• TASK INSTRUCTIONS
In how many lines of the records does the string "reports" appear? State only the number.

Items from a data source
»»
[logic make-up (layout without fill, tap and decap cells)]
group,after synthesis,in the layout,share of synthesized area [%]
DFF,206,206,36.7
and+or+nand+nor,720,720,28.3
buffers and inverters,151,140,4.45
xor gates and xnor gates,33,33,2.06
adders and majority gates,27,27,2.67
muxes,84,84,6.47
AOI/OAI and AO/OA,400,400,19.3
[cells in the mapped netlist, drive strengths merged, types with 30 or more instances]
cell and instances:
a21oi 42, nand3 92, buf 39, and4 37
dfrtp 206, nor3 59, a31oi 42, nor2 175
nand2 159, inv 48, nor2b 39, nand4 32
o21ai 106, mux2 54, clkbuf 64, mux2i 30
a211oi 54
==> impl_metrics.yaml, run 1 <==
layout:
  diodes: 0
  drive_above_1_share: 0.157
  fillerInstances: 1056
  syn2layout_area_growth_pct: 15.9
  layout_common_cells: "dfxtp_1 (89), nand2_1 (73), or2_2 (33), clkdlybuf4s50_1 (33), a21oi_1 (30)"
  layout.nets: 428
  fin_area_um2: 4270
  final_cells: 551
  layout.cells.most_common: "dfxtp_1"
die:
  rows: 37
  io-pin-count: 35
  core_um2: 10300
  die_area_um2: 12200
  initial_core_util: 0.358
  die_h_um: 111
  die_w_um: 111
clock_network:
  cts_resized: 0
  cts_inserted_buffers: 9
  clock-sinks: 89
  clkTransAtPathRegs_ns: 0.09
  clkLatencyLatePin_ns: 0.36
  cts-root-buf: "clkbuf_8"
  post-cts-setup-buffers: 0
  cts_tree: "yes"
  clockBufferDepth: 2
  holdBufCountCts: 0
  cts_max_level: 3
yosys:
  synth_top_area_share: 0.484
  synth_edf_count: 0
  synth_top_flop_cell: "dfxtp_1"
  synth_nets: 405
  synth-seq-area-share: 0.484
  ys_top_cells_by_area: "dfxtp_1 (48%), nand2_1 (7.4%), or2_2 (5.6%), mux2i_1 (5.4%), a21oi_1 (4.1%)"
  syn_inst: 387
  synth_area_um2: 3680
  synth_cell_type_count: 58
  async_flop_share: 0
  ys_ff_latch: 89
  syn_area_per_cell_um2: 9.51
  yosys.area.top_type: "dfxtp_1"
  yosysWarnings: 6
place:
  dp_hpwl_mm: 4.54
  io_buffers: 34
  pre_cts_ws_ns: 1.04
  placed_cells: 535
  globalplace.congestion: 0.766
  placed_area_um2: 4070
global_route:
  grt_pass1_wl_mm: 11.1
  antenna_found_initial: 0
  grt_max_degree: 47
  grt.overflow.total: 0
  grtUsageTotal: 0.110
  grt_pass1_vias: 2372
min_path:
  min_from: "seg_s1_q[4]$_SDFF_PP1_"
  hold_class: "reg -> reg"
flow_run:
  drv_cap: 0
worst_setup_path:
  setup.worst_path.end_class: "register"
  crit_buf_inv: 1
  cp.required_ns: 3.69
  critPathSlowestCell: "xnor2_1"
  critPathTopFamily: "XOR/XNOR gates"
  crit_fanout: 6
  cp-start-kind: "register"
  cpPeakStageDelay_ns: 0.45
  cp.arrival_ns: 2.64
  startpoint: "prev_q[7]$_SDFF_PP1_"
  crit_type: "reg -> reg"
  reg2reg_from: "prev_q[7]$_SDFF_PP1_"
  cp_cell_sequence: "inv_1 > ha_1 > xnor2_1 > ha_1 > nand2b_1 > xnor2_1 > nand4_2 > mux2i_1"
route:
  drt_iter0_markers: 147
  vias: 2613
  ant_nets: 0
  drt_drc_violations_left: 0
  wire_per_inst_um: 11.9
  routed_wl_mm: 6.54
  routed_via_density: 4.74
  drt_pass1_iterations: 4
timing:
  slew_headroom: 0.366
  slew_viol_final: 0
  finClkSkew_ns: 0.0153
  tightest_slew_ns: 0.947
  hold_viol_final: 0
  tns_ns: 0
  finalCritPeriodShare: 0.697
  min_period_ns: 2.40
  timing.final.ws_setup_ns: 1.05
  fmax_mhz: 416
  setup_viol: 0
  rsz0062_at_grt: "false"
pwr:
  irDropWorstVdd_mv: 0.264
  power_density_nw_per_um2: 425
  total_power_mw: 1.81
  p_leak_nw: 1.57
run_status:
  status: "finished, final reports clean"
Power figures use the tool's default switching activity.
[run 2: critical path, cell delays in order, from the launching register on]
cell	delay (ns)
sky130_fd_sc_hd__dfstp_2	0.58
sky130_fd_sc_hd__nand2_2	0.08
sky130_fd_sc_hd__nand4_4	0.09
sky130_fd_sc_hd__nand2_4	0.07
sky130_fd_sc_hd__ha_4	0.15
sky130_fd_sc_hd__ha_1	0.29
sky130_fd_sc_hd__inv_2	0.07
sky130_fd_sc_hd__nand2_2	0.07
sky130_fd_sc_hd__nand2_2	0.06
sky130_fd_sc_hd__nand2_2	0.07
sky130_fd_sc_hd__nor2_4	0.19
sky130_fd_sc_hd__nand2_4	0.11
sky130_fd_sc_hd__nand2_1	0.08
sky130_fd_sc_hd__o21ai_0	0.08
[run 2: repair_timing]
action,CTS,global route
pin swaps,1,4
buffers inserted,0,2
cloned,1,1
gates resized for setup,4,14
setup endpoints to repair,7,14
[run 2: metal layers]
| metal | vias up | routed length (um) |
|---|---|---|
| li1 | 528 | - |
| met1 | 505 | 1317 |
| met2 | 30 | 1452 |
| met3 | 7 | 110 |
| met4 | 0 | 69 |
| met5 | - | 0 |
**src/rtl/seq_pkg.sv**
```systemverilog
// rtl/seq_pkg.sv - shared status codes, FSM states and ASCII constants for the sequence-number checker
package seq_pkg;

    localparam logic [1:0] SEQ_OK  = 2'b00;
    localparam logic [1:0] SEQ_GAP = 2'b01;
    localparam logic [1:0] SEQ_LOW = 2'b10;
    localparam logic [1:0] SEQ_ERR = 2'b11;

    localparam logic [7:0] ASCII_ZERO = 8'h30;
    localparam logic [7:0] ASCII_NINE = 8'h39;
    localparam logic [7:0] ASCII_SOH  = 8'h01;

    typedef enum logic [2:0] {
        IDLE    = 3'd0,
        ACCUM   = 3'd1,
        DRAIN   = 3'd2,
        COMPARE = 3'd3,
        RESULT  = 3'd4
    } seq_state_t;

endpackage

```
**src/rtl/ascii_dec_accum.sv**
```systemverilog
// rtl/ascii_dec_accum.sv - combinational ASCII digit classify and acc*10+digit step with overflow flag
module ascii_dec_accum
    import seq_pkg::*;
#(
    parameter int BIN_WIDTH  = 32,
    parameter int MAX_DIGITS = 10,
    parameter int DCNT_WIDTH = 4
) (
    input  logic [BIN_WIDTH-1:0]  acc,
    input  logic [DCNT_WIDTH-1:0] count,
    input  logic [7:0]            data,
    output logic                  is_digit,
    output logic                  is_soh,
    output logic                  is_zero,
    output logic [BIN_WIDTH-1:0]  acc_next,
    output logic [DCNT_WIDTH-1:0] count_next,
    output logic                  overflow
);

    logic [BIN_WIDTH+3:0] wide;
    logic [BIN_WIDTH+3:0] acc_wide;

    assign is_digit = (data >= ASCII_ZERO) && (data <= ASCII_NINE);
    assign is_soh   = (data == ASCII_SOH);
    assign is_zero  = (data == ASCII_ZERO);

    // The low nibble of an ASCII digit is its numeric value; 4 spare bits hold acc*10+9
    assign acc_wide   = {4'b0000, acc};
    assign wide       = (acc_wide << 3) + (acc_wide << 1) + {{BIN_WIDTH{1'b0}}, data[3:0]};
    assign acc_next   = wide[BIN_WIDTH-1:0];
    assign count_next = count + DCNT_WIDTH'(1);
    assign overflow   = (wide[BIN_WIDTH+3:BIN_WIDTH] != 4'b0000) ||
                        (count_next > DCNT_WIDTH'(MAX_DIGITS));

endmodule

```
««
»»
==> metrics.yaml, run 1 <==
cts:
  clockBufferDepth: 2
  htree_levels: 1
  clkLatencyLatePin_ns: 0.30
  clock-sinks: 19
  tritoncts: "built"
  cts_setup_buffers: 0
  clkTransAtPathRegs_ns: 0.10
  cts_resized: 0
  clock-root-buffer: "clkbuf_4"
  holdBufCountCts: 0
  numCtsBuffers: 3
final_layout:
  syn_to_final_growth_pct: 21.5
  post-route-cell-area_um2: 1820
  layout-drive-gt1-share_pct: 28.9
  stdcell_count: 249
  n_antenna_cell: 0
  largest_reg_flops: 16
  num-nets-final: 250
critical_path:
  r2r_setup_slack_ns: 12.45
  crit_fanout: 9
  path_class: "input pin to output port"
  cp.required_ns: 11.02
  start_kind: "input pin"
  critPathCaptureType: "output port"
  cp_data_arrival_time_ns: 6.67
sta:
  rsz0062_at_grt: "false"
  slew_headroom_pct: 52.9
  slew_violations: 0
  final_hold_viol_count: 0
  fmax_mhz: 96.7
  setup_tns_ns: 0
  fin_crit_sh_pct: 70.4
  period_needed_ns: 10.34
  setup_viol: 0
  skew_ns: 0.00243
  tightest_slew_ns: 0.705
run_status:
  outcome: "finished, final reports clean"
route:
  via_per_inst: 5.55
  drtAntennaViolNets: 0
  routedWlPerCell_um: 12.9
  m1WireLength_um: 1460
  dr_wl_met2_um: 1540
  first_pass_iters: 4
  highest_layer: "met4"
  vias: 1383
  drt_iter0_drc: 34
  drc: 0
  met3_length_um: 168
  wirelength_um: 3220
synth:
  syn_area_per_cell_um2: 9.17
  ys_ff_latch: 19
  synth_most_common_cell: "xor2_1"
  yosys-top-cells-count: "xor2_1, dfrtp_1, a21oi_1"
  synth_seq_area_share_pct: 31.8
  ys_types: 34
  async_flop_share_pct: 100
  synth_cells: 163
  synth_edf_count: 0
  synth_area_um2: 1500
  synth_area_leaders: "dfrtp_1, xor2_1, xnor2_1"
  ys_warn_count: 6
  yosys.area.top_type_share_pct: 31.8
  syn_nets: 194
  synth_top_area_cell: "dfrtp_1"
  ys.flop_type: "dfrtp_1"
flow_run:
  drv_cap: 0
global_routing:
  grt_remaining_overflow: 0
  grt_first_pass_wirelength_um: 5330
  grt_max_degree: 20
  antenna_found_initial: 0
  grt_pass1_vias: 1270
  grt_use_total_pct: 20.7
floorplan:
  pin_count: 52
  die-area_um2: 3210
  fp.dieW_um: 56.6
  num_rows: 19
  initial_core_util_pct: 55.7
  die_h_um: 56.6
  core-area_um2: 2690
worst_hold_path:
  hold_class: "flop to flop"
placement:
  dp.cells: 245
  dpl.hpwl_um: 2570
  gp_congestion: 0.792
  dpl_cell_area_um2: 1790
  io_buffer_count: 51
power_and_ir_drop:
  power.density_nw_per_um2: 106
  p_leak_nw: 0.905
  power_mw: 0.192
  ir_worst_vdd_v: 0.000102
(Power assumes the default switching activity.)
««
»»
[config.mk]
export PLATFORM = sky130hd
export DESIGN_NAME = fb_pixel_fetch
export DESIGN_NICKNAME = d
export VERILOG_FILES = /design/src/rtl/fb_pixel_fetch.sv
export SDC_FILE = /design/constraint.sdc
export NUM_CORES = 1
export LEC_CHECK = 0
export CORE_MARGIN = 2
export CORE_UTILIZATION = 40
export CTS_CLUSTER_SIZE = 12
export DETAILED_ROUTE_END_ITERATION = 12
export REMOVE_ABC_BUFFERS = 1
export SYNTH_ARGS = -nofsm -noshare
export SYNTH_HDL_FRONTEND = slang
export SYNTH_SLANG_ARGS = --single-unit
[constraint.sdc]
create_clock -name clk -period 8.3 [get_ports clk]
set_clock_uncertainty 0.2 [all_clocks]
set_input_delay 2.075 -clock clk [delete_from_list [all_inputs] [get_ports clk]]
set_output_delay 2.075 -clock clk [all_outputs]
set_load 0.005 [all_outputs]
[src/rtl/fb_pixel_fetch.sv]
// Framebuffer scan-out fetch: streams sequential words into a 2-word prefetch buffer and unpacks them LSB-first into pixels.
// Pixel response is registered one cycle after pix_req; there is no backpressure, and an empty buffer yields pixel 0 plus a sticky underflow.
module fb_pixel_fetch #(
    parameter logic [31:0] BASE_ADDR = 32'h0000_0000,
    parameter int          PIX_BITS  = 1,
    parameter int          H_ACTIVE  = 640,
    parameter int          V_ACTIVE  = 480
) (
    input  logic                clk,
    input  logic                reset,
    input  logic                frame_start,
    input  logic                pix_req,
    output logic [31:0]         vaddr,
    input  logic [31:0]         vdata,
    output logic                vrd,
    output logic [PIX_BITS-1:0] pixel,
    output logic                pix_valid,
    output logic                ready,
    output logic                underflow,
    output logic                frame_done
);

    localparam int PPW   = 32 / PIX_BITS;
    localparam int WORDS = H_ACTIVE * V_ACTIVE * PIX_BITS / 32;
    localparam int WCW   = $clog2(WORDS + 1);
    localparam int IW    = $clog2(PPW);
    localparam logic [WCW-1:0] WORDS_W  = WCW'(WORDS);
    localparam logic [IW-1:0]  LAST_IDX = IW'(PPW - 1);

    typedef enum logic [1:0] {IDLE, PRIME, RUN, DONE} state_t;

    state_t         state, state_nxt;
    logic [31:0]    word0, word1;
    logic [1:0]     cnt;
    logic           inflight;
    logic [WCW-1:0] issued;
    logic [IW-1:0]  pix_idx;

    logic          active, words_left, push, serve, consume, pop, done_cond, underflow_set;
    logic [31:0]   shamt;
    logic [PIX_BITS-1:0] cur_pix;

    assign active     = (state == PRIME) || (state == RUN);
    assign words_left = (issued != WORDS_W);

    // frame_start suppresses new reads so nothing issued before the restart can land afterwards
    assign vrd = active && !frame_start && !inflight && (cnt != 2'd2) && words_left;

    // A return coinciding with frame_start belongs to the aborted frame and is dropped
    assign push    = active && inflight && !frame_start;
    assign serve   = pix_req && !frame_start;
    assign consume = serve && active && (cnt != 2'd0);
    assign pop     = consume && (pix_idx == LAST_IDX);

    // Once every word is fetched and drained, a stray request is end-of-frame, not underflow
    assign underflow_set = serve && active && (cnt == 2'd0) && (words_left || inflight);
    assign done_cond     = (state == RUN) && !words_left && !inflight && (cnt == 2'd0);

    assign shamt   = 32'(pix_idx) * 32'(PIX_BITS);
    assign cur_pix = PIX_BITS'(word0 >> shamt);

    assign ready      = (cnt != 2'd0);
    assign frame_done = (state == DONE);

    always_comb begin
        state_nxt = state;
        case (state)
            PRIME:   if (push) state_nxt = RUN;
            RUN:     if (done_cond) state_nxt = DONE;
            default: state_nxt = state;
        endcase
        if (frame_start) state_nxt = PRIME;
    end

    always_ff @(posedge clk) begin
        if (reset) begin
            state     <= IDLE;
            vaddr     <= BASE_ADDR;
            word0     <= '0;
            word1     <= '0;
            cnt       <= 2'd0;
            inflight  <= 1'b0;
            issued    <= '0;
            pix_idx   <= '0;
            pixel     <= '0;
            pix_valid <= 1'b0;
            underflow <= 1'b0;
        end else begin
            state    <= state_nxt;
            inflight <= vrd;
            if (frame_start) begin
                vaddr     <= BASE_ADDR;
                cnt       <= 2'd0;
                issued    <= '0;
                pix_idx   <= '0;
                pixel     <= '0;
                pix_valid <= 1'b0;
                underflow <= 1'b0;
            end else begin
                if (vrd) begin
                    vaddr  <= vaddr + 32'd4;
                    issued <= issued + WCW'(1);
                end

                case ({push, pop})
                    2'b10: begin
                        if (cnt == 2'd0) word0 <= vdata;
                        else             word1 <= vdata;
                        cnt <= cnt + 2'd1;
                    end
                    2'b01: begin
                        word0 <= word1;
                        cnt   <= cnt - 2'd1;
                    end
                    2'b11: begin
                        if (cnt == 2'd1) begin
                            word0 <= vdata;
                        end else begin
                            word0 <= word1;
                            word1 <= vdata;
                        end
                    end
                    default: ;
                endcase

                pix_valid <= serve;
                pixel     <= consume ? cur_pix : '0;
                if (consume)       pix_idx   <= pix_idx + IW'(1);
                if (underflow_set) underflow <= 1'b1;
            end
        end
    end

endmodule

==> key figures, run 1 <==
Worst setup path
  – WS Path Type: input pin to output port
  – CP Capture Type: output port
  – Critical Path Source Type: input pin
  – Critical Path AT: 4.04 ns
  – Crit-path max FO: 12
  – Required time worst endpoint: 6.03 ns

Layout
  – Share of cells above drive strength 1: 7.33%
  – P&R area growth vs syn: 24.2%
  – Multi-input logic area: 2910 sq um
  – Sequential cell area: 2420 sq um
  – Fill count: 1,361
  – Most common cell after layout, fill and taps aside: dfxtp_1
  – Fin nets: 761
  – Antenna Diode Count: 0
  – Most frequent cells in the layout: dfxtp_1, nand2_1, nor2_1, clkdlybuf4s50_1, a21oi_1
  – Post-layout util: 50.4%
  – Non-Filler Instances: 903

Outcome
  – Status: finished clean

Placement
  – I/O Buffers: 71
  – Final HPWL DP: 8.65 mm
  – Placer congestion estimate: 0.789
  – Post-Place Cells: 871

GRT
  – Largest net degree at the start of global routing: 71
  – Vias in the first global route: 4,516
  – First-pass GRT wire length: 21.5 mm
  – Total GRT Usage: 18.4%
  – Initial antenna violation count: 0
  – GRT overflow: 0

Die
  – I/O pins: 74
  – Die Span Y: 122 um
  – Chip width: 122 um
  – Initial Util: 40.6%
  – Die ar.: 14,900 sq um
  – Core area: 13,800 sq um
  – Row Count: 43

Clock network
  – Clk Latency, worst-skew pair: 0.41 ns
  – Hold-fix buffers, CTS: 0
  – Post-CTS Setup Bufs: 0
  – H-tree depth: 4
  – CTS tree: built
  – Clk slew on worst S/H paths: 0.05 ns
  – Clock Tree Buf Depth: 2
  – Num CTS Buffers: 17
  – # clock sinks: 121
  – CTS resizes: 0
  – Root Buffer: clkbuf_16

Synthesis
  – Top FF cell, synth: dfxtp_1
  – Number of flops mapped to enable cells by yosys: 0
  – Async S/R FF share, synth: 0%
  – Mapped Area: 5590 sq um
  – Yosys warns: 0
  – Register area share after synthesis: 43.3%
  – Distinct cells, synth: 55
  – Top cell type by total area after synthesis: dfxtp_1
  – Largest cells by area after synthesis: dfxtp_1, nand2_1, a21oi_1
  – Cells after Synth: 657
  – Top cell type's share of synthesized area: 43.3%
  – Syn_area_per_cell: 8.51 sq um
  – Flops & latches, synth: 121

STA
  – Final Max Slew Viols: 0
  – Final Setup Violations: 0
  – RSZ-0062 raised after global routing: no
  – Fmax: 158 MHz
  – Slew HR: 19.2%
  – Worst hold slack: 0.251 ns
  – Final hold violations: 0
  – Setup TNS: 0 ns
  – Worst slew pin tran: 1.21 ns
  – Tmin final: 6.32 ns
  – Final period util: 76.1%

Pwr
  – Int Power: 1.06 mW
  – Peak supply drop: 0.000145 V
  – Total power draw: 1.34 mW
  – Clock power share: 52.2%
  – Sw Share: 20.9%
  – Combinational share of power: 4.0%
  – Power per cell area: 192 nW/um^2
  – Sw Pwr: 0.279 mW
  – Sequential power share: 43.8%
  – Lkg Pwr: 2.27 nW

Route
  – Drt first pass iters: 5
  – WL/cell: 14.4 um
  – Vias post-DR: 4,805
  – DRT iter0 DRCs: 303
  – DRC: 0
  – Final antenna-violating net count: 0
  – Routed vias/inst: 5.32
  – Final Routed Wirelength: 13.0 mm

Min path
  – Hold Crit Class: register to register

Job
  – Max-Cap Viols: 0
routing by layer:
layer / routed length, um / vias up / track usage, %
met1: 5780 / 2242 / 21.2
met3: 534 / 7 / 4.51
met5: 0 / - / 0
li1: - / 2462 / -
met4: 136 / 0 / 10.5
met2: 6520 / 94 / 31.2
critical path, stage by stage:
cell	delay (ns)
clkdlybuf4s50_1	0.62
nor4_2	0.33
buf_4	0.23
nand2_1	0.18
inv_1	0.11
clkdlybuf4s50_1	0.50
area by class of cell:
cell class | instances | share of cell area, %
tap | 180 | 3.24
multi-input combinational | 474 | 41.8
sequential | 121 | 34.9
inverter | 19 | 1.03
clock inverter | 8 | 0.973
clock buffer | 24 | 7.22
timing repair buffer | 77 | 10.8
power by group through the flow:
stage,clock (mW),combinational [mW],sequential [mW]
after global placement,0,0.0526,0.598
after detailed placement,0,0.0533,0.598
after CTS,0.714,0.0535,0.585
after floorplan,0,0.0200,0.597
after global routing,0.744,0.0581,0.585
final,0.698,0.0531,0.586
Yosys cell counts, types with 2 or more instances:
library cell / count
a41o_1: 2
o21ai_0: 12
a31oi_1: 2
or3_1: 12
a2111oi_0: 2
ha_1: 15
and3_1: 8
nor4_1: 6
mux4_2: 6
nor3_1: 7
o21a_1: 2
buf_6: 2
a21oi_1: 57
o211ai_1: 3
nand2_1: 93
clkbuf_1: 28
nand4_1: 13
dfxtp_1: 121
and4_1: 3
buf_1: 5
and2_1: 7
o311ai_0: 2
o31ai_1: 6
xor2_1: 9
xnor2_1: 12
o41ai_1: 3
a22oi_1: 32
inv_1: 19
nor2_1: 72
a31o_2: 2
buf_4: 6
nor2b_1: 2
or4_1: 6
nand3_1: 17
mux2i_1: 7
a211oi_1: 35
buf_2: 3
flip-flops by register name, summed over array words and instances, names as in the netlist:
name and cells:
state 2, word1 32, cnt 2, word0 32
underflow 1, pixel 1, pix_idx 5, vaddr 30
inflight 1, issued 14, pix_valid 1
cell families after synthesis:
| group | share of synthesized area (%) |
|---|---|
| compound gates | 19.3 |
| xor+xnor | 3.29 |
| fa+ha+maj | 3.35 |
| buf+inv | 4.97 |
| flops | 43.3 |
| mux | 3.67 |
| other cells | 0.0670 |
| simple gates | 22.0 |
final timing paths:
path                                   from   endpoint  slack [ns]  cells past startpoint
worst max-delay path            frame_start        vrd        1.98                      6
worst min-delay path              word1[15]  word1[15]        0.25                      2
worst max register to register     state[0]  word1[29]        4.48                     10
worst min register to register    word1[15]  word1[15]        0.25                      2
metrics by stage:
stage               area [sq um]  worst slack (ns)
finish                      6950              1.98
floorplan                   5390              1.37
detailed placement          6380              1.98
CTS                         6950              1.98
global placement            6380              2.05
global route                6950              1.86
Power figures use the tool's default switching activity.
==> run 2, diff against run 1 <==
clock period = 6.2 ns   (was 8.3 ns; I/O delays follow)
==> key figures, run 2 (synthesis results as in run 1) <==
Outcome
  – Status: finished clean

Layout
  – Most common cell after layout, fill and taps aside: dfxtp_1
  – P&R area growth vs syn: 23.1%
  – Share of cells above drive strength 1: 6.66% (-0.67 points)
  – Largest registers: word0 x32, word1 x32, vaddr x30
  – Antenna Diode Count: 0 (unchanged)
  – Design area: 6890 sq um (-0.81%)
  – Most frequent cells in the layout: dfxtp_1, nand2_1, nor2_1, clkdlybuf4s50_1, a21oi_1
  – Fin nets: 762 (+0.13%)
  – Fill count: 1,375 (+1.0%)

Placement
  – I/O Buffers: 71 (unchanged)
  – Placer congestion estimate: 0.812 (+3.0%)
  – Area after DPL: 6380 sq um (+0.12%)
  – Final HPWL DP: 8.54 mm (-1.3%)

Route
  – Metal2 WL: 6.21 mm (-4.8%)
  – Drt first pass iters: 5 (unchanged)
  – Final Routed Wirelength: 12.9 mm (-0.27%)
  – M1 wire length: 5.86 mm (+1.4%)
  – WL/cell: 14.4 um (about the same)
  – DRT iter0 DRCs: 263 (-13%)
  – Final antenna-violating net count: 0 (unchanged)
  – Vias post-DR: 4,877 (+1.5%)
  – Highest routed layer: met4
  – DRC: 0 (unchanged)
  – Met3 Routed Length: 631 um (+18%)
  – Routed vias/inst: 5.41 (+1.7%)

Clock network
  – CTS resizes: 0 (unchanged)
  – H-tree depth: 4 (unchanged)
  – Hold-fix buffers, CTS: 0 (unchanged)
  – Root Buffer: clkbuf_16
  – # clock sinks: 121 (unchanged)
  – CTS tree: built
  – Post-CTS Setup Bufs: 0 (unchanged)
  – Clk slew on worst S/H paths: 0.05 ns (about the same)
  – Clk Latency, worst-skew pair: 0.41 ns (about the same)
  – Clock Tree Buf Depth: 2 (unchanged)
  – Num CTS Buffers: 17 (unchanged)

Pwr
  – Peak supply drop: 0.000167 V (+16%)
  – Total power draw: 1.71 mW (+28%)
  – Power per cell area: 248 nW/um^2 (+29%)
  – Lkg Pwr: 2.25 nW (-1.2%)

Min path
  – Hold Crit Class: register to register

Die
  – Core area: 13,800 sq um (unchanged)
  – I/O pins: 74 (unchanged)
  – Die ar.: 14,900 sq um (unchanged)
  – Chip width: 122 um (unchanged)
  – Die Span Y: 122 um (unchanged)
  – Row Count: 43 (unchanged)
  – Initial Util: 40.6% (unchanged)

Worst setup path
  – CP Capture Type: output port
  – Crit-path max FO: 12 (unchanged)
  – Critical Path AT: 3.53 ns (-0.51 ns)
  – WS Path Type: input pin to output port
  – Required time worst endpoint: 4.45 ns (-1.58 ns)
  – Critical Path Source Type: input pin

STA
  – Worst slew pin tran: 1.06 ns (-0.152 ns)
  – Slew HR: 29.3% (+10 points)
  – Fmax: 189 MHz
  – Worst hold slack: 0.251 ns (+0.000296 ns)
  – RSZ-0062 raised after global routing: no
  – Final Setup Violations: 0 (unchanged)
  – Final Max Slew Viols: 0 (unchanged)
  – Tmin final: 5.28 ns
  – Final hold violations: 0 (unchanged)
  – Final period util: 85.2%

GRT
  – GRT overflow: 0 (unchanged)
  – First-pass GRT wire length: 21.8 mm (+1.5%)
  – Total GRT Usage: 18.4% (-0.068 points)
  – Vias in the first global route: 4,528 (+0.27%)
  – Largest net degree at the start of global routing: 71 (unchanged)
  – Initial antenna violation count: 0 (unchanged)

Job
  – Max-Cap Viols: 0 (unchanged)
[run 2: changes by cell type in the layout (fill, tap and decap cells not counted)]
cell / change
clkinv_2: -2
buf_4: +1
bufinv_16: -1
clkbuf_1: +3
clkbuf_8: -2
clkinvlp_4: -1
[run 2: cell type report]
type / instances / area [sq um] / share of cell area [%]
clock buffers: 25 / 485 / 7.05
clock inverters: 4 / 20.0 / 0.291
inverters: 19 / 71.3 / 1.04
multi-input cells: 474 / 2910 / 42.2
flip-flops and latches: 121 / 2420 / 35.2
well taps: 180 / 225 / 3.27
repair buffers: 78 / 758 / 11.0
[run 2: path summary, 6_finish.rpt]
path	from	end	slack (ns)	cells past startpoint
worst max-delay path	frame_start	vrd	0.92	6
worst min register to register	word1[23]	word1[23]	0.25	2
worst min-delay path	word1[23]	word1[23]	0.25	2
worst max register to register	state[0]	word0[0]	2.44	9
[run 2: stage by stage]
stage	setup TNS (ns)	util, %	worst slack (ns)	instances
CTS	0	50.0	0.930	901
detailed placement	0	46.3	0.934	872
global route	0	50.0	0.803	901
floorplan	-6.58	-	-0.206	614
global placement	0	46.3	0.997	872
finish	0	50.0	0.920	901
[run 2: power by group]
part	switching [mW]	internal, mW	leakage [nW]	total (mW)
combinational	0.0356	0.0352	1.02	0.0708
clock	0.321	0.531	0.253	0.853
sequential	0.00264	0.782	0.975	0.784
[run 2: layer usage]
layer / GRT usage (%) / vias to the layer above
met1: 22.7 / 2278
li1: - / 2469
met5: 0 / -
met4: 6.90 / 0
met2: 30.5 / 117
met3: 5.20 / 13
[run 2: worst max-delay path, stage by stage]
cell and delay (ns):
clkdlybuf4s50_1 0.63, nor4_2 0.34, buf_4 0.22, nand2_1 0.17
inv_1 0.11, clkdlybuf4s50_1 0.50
««
• RESPONSE AREA
2